Republican legislative leaders said Monday they are hoping for a change of heart from DFL Gov. Mark Dayton on his promise to veto big tax-cut and spending bills that they sent him in the final hours of the legislative session.
"It's an indisputable fact that if he vetoes these bills, he will be inflicting harm and chaos on literally millions of Minnesotans," said Rep. Jim Knoblach, R-St. Cloud, the chairman of the House Ways and Means Committee. GOP leaders said Dayton will find many provisions he likes in the bills, and that they hope he considers the negative consequences of vetoing them.
Dayton has been resolute in vowing to veto both a tax bill and a hefty catchall bill with nearly 1,000 pages of spending and policy changes; he has two weeks in which to decide for sure. Dayton cited a long list of what he called examples of Republicans caving to interest groups.
A measure to protect seniors in nursing homes was all but written by the nursing home industry, Dayton alleged. Pharmaceutical companies that manufacture opioids will be subject to no new taxes or fees that Dayton and a bipartisan group of lawmakers hoped would force them to help pay for the consequences of the opioid epidemic.

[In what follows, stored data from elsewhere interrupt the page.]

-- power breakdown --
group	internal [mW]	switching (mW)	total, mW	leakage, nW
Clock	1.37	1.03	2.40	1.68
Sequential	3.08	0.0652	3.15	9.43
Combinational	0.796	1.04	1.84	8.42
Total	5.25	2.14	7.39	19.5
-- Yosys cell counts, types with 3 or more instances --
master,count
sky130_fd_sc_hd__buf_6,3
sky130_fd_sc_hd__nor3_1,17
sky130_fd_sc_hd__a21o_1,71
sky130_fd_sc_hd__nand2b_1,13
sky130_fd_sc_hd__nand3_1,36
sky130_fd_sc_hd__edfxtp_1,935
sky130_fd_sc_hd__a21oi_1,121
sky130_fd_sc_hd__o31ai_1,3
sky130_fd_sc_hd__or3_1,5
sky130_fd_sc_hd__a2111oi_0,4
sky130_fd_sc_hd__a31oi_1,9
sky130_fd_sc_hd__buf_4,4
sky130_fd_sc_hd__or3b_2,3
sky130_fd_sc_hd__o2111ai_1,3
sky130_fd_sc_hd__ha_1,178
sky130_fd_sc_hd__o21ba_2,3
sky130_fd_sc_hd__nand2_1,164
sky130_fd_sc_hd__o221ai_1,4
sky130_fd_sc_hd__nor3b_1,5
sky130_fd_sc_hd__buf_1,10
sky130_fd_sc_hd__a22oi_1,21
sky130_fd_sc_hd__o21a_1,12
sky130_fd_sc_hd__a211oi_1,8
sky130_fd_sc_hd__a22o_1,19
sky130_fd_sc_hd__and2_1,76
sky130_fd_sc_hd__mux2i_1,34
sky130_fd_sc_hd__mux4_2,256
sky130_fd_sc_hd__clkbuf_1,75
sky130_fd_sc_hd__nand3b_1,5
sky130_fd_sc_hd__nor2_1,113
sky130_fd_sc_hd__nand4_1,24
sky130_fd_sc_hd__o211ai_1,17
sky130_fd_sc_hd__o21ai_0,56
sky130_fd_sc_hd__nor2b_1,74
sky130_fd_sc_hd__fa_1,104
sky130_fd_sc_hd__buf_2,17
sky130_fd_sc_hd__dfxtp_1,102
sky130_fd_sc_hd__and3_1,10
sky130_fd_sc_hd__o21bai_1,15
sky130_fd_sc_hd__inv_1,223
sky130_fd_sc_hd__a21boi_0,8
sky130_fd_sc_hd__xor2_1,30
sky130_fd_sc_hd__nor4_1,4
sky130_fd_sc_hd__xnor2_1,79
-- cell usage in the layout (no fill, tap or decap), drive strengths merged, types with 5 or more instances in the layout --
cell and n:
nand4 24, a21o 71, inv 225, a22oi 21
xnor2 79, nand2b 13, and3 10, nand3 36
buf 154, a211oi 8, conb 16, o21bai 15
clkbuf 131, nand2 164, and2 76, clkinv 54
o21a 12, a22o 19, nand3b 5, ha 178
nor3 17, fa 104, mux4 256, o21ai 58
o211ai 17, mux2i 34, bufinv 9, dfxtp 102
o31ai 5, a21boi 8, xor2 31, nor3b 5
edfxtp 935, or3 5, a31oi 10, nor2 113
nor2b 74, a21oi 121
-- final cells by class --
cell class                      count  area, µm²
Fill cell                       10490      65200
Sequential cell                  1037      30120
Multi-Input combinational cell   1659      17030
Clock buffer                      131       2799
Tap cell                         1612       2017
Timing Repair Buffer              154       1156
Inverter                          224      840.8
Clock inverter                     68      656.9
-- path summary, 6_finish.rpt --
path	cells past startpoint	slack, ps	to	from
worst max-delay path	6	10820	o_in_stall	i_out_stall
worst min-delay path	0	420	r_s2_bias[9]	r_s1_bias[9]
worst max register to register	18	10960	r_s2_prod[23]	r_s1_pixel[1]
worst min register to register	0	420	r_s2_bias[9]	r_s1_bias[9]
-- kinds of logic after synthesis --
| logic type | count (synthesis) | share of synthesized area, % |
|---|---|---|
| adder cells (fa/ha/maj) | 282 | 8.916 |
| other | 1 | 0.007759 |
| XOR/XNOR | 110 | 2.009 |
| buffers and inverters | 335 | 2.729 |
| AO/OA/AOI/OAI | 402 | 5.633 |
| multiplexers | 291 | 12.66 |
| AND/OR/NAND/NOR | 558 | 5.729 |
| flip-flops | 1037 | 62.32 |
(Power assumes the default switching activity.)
**src/rtl/assert_macros.svh**
```systemverilog
// Assertion shorthands shared by the ring reader RTL.
// All of them sample on clk and are held off while rst_n is low.
`ifndef ASSERT_MACROS_SVH
`define ASSERT_MACROS_SVH

// cond must hold at every edge outside reset
`define CRCR_ASSERT(name, cond, msg) \
    name: assert property (@(posedge clk) disable iff (!rst_n) (cond)) else $error(msg);

// ante in this cycle implies cons in the same cycle
`define CRCR_ASSERT_IMP(name, ante, cons, msg) \
    name: assert property (@(posedge clk) disable iff (!rst_n) (ante) |-> (cons)) \
        else $error(msg);

// ante in this cycle implies the sequence cons starting next cycle
`define CRCR_ASSERT_NXT(name, ante, cons, msg) \
    name: assert property (@(posedge clk) disable iff (!rst_n) (ante) |=> (cons)) \
        else $error(msg);

`endif

```
**src/rtl/crcr_pkg.sv**
```systemverilog
package crcr_pkg;

    localparam int CAPACITY = 4096;                // power of two: slot is total[ADDR_W-1:0]
    localparam int ADDR_W   = $clog2(CAPACITY);
    localparam int MAX_READ = 64;
    localparam int LEN_W    = 7;
    localparam int POS_W    = 32;

    localparam logic [1:0] CMD_CAPTURE = 2'd0;
    localparam logic [1:0] CMD_READ    = 2'd1;
    localparam logic [1:0] CMD_RESTART = 2'd2;

    typedef struct packed {
        logic accept;   // input beat taken this cycle
        logic clamp;    // fit cursor into window
        logic count;    // compute beat count
        logic fetch;    // read store at cursor
        logic load;     // load output register
    } crcr_ctl_t;

    typedef struct packed {
        logic out_free;     // output register empty or draining
        logic final_beat;   // beat being loaded ends the read
    } crcr_stat_t;

endpackage

```
**src/rtl/crcr_ctrl.sv**
```systemverilog
`include "assert_macros.svh"

module crcr_ctrl (
    input  logic                  clk,
    input  logic                  rst_n,
    input  logic                  in_valid,
    output logic                  in_ready,
    input  logic [1:0]            cmd,
    input  crcr_pkg::crcr_stat_t  stat,
    output crcr_pkg::crcr_ctl_t   ctl
);
    import crcr_pkg::*;

    localparam logic [2:0] S_IDLE  = 3'd0;
    localparam logic [2:0] S_CLAMP = 3'd1;
    localparam logic [2:0] S_COUNT = 3'd2;
    localparam logic [2:0] S_FETCH = 3'd3;
    localparam logic [2:0] S_LOAD  = 3'd4;

    logic [2:0] state_reg;
    logic [2:0] state_next;
    logic       read_go;

    always_ff @(posedge clk or negedge rst_n)
    begin
        if (!rst_n)
        begin
            state_reg <= S_IDLE;
        end
        else
        begin
            state_reg <= state_next;
        end
    end

    always_comb
    begin
        ctl        = '0;
        state_next = state_reg;
        in_ready   = (state_reg == S_IDLE);
        ctl.accept = in_valid && in_ready;
        unique case (state_reg)
            S_IDLE:
            begin
                if (ctl.accept && (cmd == CMD_READ))
                begin
                    state_next = S_CLAMP;
                end
            end
            S_CLAMP:
            begin
                ctl.clamp  = 1'b1;
                state_next = S_COUNT;
            end
            S_COUNT:
            begin
                ctl.count  = 1'b1;
                state_next = S_FETCH;
            end
            S_FETCH:
            begin
                ctl.fetch  = 1'b1;
                state_next = S_LOAD;
            end
            S_LOAD:
            begin
                // wait here while the previous beat is still stalled
                if (stat.out_free)
                begin
                    ctl.load   = 1'b1;
                    state_next = stat.final_beat ? S_IDLE : S_FETCH;
                end
            end
            default:
            begin
                state_next = S_IDLE;
            end
        endcase
    end

    assign read_go = ctl.accept && (cmd == CMD_READ);

    `CRCR_ASSERT_NXT(a_read_to_clamp, read_go, state_reg == S_CLAMP, "read skipped clamp")
    `CRCR_ASSERT_NXT(a_clamp_to_count, state_reg == S_CLAMP, state_reg == S_COUNT, "no count")
    `CRCR_ASSERT_NXT(a_count_to_fetch, state_reg == S_COUNT, state_reg == S_FETCH, "no fetch")

endmodule

```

The corporate income tax rate was cut in the tax bill, along with income tax reductions for the state's two lowest income tiers. Neither bill contained one of Dayton's top requests: $138 million in new "emergency" funding for schools struggling with budget shortfalls. Republicans set aside $225 million for schools, but much of it is redirected from other pots of money now available to schools for purposes like teacher training — which Dayton called unacceptable.
"I've never seen a session this badly mismanaged. I've never seen a session less transparent. I've never seen a session more beholden to special interests," Dayton said Sunday.
The governor was in Washington, D.C., on Monday. His staff said Dayton planned to spend time reviewing each of the bills before acting on them; he must make a series of complicated calculations as he decides whether to follow through with the vetoes.
On the spending side, the 1,000-page bill includes provisions he asked for, while a veto would create difficulties for various state agencies.